[Opening LISTED RECORDS section]
[src/design/mkseg_pkg.sv]
package mkseg_pkg;

    // Payload words
    typedef struct packed {
        logic       command;
        logic [7:0] character;
    } in_word_t;

    typedef struct packed {
        logic        key_level;
        logic [17:0] duration_ticks;
        logic        last_segment;
    } out_word_t;

    localparam logic [15:0] DOT_TICKS_RESET = 16'd500;
    localparam logic        CMD_END = 1'b1;
    localparam logic [7:0]  CHAR_SPACE = 8'h20;
    localparam logic [7:0]  CHAR_A = 8'h41;
    localparam logic [7:0]  CHAR_Z = 8'h5A;
    localparam logic [7:0]  CHAR_0 = 8'h30;
    localparam logic [7:0]  CHAR_9 = 8'h39;
    localparam int unsigned MAX_ELEM = 5;

    // Morse tables: element count and element bits, first element in bit (count-1),
    // a one is a dash
    localparam logic [2:0] LETTER_LEN [26] = '{
        3'd2, 3'd4, 3'd4, 3'd3, 3'd1, 3'd4, 3'd3, 3'd4, 3'd2, 3'd4, 3'd3, 3'd4, 3'd2,
        3'd2, 3'd3, 3'd4, 3'd4, 3'd3, 3'd3, 3'd1, 3'd3, 3'd4, 3'd3, 3'd4, 3'd4, 3'd4
    };
    localparam logic [4:0] LETTER_BITS [26] = '{
        5'd1, 5'd8, 5'd10, 5'd4, 5'd0, 5'd2, 5'd6, 5'd0, 5'd0, 5'd7, 5'd5, 5'd4, 5'd3,
        5'd2, 5'd7, 5'd6, 5'd13, 5'd2, 5'd0, 5'd1, 5'd1, 5'd1, 5'd3, 5'd9, 5'd11, 5'd12
    };
    localparam logic [4:0] DIGIT_BITS [10] = '{
        5'd31, 5'd15, 5'd7, 5'd3, 5'd1, 5'd0, 5'd16, 5'd24, 5'd28, 5'd30
    };

    typedef struct packed {
        logic [2:0] len;
        logic [4:0] bits;
    } morse_code_t;

    // Look up a character, elements left-aligned to bit 4
    function automatic morse_code_t morse_lookup(input logic [7:0] ch);
        morse_code_t code;
        logic [7:0] idx;
        code.len = 3'd0;
        code.bits = 5'd0;
        idx = 8'd0;
        if (ch inside {[CHAR_A:CHAR_Z]}) begin
            idx = ch - CHAR_A;
            code.len = LETTER_LEN[idx[4:0]];
            code.bits = LETTER_BITS[idx[4:0]] << (3'(MAX_ELEM) - LETTER_LEN[idx[4:0]]);
        end else if (ch inside {[CHAR_0:CHAR_9]}) begin
            idx = ch - CHAR_0;
            code.len = 3'(MAX_ELEM);
            code.bits = DIGIT_BITS[idx[3:0]];
        end
        return code;
    endfunction

    // Microcode
    localparam logic [1:0] MUL_ONE  = 2'd0;
    localparam logic [1:0] MUL_TWO  = 2'd1;
    localparam logic [1:0] MUL_FOUR = 2'd2;
    localparam logic [1:0] MUL_DASH = 2'd3;

    localparam logic [2:0] COND_NEVER  = 3'd0;
    localparam logic [2:0] COND_ALWAYS = 3'd1;
    localparam logic [2:0] COND_NOIN   = 3'd2;
    localparam logic [2:0] COND_END    = 3'd3;
    localparam logic [2:0] COND_SPACE  = 3'd4;
    localparam logic [2:0] COND_NOELEM = 3'd5;
    localparam logic [2:0] COND_NOWORD = 3'd6;

    localparam logic [3:0] PC_WAIT   = 4'd0;
    localparam logic [3:0] PC_TEST_E = 4'd1;
    localparam logic [3:0] PC_TEST_S = 4'd2;
    localparam logic [3:0] PC_LOOP   = 4'd3;
    localparam logic [3:0] PC_MARK   = 4'd4;
    localparam logic [3:0] PC_SPACE  = 4'd5;
    localparam logic [3:0] PC_GAP    = 4'd6;
    localparam logic [3:0] PC_WSPACE = 4'd7;
    localparam logic [3:0] PC_EOM    = 4'd8;
    localparam logic [3:0] PC_EGAP   = 4'd9;

    typedef struct packed {
        logic       accept;
        logic       emit;
        logic       level;
        logic [1:0] mul_sel;
        logic       last;
        logic       word_set;
        logic       word_clr;
        logic       shift;
        logic [2:0] cond;
        logic [3:0] target;
    } ctrl_word_t;

    typedef struct packed {
        ctrl_word_t cw;
        logic       fire;
    } ctrl_t;

    typedef struct packed {
        logic in_valid;
        logic out_free;
        logic is_end;
        logic is_space;
        logic no_elem;
        logic word_open;
    } status_t;

    function automatic ctrl_word_t ucode_rom(input logic [3:0] pc);
        ctrl_word_t w;
        w = '{accept: 1'b0, emit: 1'b0, level: 1'b0, mul_sel: MUL_ONE, last: 1'b0,
              word_set: 1'b0, word_clr: 1'b0, shift: 1'b0, cond: COND_ALWAYS,
              target: PC_WAIT};
        case (pc)
            PC_WAIT: begin
                w.accept = 1'b1;
                w.cond = COND_NOIN;
                w.target = PC_WAIT;
            end
            PC_TEST_E: begin
                w.cond = COND_END;
                w.target = PC_EOM;
            end
            PC_TEST_S: begin
                w.cond = COND_SPACE;
                w.target = PC_WSPACE;
            end
            PC_LOOP: begin
                w.cond = COND_NOELEM;
                w.target = PC_GAP;
            end
            PC_MARK: begin
                w.emit = 1'b1;
                w.level = 1'b1;
                w.mul_sel = MUL_DASH;
                w.cond = COND_NEVER;
            end
            PC_SPACE: begin
                w.emit = 1'b1;
                w.shift = 1'b1;
                w.target = PC_LOOP;
            end
            PC_GAP: begin
                w.emit = 1'b1;
                w.mul_sel = MUL_TWO;
                w.last = 1'b1;
                w.word_set = 1'b1;
            end
            PC_WSPACE: begin
                w.emit = 1'b1;
                w.mul_sel = MUL_FOUR;
                w.last = 1'b1;
                w.word_clr = 1'b1;
            end
            PC_EOM: begin
                w.cond = COND_NOWORD;
                w.target = PC_WAIT;
            end
            PC_EGAP: begin
                w.emit = 1'b1;
                w.mul_sel = MUL_FOUR;
                w.last = 1'b1;
                w.word_clr = 1'b1;
            end
            default: begin
                w.cond = COND_ALWAYS;
                w.target = PC_WAIT;
            end
        endcase
        return w;
    endfunction

endpackage

[src/design/morse_keyer_segment_gen.sv]
// Channel  Ports                          Word
// input    s_valid s_ready s_data         command, character
// output   m_valid m_ready m_data         key_level, duration_ticks, last_segment
// config   cfg_we cfg_wdata               dot_ticks
//
// One word at a time runs through the microcode step counter, one step a cycle
// while no emit step stalls. A letter or digit sends a mark and a space per element,
// then a gap; an end of message sends a gap only if a word is open.
// Reset is synchronous, active low; dot_ticks comes up as 500 and no word is open.
// An emit step holds while the output register is full and not taken.
module morse_keyer_segment_gen (
    input  logic                 aclk,
    input  logic                 aresetn,
    input  logic                 cfg_we,
    input  logic [15:0]          cfg_wdata,
    input  logic                 s_valid,
    output logic                 s_ready,
    input  mkseg_pkg::in_word_t  s_data,
    output logic                 m_valid,
    input  logic                 m_ready,
    output mkseg_pkg::out_word_t m_data
);

    mkseg_pkg::ctrl_t   ctrl;
    mkseg_pkg::status_t status;

    assign s_ready = ctrl.cw.accept;

    mkseg_sequencer u_seq (
        .aclk    (aclk),
        .aresetn (aresetn),
        .status  (status),
        .ctrl    (ctrl)
    );

    mkseg_datapath u_dp (
        .aclk      (aclk),
        .aresetn   (aresetn),
        .cfg_we    (cfg_we),
        .cfg_wdata (cfg_wdata),
        .s_valid   (s_valid),
        .s_data    (s_data),
        .m_ready   (m_ready),
        .m_valid   (m_valid),
        .m_data    (m_data),
        .ctrl      (ctrl),
        .status    (status)
    );

endmodule

[src/design/mkseg_sequencer.sv]
module mkseg_sequencer (
    input  logic             aclk,
    input  logic             aresetn,
    input  mkseg_pkg::status_t status,
    output mkseg_pkg::ctrl_t   ctrl
);

    logic [3:0] pc_reg;
    logic [3:0] pc_next;
    mkseg_pkg::ctrl_word_t cw;
    logic stall;
    logic taken;

    // Fetch and branch
    always_comb begin
        cw = mkseg_pkg::ucode_rom(pc_reg);
        stall = cw.emit && !status.out_free;
        case (cw.cond)
            mkseg_pkg::COND_NEVER:  taken = 1'b0;
            mkseg_pkg::COND_ALWAYS: taken = 1'b1;
            mkseg_pkg::COND_NOIN:   taken = !status.in_valid;
            mkseg_pkg::COND_END:    taken = status.is_end;
            mkseg_pkg::COND_SPACE:  taken = status.is_space;
            mkseg_pkg::COND_NOELEM: taken = status.no_elem;
            mkseg_pkg::COND_NOWORD: taken = !status.word_open;
            default:                taken = 1'b1;
        endcase
        if (stall) begin
            pc_next = pc_reg;
        end else if (taken) begin
            pc_next = cw.target;
        end else begin
            pc_next = pc_reg + 4'd1;
        end
        ctrl.cw = cw;
        ctrl.fire = !stall;
    end

    // Advance the step counter
    always_ff @(posedge aclk) begin
        if (!aresetn) begin
            pc_reg <= mkseg_pkg::PC_WAIT;
        end else begin
            pc_reg <= pc_next;
        end
    end

endmodule

[src/design/mkseg_datapath.sv]
module mkseg_datapath (
    input  logic                 aclk,
    input  logic                 aresetn,
    input  logic                 cfg_we,
    input  logic [15:0]          cfg_wdata,
    input  logic                 s_valid,
    input  mkseg_pkg::in_word_t  s_data,
    input  logic                 m_ready,
    output logic                 m_valid,
    output mkseg_pkg::out_word_t m_data,
    input  mkseg_pkg::ctrl_t     ctrl,
    output mkseg_pkg::status_t   status
);

    logic [15:0] dot_ticks_reg;
    logic        word_open_reg;
    logic        is_end_reg;
    logic        is_space_reg;
    logic [2:0]  len_reg;
    logic [4:0]  bits_reg;
    logic        m_valid_reg;
    mkseg_pkg::out_word_t m_data_reg;

    mkseg_pkg::morse_code_t code;
    logic        load;
    logic        emit;
    logic        out_free;
    logic [2:0]  mult;
    logic [17:0] duration;

    assign code = mkseg_pkg::morse_lookup(s_data.character);
    assign load = ctrl.cw.accept && s_valid;
    assign out_free = !m_valid_reg || m_ready;
    assign emit = ctrl.cw.emit && ctrl.fire;

    // Pick the dot multiple and scale the dot length
    always_comb begin
        case (ctrl.cw.mul_sel)
            mkseg_pkg::MUL_ONE:  mult = 3'd1;
            mkseg_pkg::MUL_TWO:  mult = 3'd2;
            mkseg_pkg::MUL_FOUR: mult = 3'd4;
            mkseg_pkg::MUL_DASH: mult = bits_reg[4] ? 3'd3 : 3'd1;
            default:             mult = 3'd1;
        endcase
        duration = 18'({2'b00, dot_ticks_reg} * {15'd0, mult});
    end

    // Config register and word state
    always_ff @(posedge aclk) begin
        if (!aresetn) begin
            dot_ticks_reg <= mkseg_pkg::DOT_TICKS_RESET;
            word_open_reg <= 1'b0;
        end else begin
            if (cfg_we) begin
                dot_ticks_reg <= cfg_wdata;
            end
            if (ctrl.fire && ctrl.cw.word_set) begin
                word_open_reg <= 1'b1;
            end else if (ctrl.fire && ctrl.cw.word_clr) begin
                word_open_reg <= 1'b0;
            end
        end
    end

    // Latch the word and walk its elements
    always_ff @(posedge aclk) begin
        if (load) begin
            is_end_reg   <= (s_data.command == mkseg_pkg::CMD_END);
            is_space_reg <= (s_data.character == mkseg_pkg::CHAR_SPACE);
            len_reg      <= code.len;
            bits_reg     <= code.bits;
        end else if (ctrl.fire && ctrl.cw.shift) begin
            len_reg  <= len_reg - 3'd1;
            bits_reg <= {bits_reg[3:0], 1'b0};
        end
    end

    // Hold the result word until taken
    always_ff @(posedge aclk) begin
        if (!aresetn) begin
            m_valid_reg <= 1'b0;
        end else if (emit) begin
            m_valid_reg <= 1'b1;
        end else if (m_ready) begin
            m_valid_reg <= 1'b0;
        end
    end

    always_ff @(posedge aclk) begin
        if (emit) begin
            m_data_reg.key_level      <= ctrl.cw.level;
            m_data_reg.duration_ticks <= duration;
            m_data_reg.last_segment   <= ctrl.cw.last;
        end
    end

    assign m_valid = m_valid_reg;
    assign m_data = m_data_reg;

    assign status.in_valid  = s_valid;
    assign status.out_free  = out_free;
    assign status.is_end    = is_end_reg;
    assign status.is_space  = is_space_reg;
    assign status.no_elem   = (len_reg == 3'd0);
    assign status.word_open = word_open_reg;

endmodule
[Closing LISTED RECORDS section]
● AIM OF THE EXERCISE
Output only an exact transcription of the lines above from the one with "localparam logic [1:0] MUL_ONE" up to and including the one with "PC_LOOP: begin".

● ANSWER BELOW
    localparam logic [1:0] MUL_ONE  = 2'd0;
    localparam logic [1:0] MUL_TWO  = 2'd1;
    localparam logic [1:0] MUL_FOUR = 2'd2;
    localparam logic [1:0] MUL_DASH = 2'd3;

    localparam logic [2:0] COND_NEVER  = 3'd0;
    localparam logic [2:0] COND_ALWAYS = 3'd1;
    localparam logic [2:0] COND_NOIN   = 3'd2;
    localparam logic [2:0] COND_END    = 3'd3;
    localparam logic [2:0] COND_SPACE  = 3'd4;
    localparam logic [2:0] COND_NOELEM = 3'd5;
    localparam logic [2:0] COND_NOWORD = 3'd6;

    localparam logic [3:0] PC_WAIT   = 4'd0;
    localparam logic [3:0] PC_TEST_E = 4'd1;
    localparam logic [3:0] PC_TEST_S = 4'd2;
    localparam logic [3:0] PC_LOOP   = 4'd3;
    localparam logic [3:0] PC_MARK   = 4'd4;
    localparam logic [3:0] PC_SPACE  = 4'd5;
    localparam logic [3:0] PC_GAP    = 4'd6;
    localparam logic [3:0] PC_WSPACE = 4'd7;
    localparam logic [3:0] PC_EOM    = 4'd8;
    localparam logic [3:0] PC_EGAP   = 4'd9;

    typedef struct packed {
        logic       accept;
        logic       emit;
        logic       level;
        logic [1:0] mul_sel;
        logic       last;
        logic       word_set;
        logic       word_clr;
        logic       shift;
        logic [2:0] cond;
        logic [3:0] target;
    } ctrl_word_t;

    typedef struct packed {
        ctrl_word_t cw;
        logic       fire;
    } ctrl_t;

    typedef struct packed {
        logic in_valid;
        logic out_free;
        logic is_end;
        logic is_space;
        logic no_elem;
        logic word_open;
    } status_t;

    function automatic ctrl_word_t ucode_rom(input logic [3:0] pc);
        ctrl_word_t w;
        w = '{accept: 1'b0, emit: 1'b0, level: 1'b0, mul_sel: MUL_ONE, last: 1'b0,
              word_set: 1'b0, word_clr: 1'b0, shift: 1'b0, cond: COND_ALWAYS,
              target: PC_WAIT};
        case (pc)
            PC_WAIT: begin
                w.accept = 1'b1;
                w.cond = COND_NOIN;
                w.target = PC_WAIT;
            end
            PC_TEST_E: begin
                w.cond = COND_END;
                w.target = PC_EOM;
            end
            PC_TEST_S: begin
                w.cond = COND_SPACE;
                w.target = PC_WSPACE;
            end
            PC_LOOP: begin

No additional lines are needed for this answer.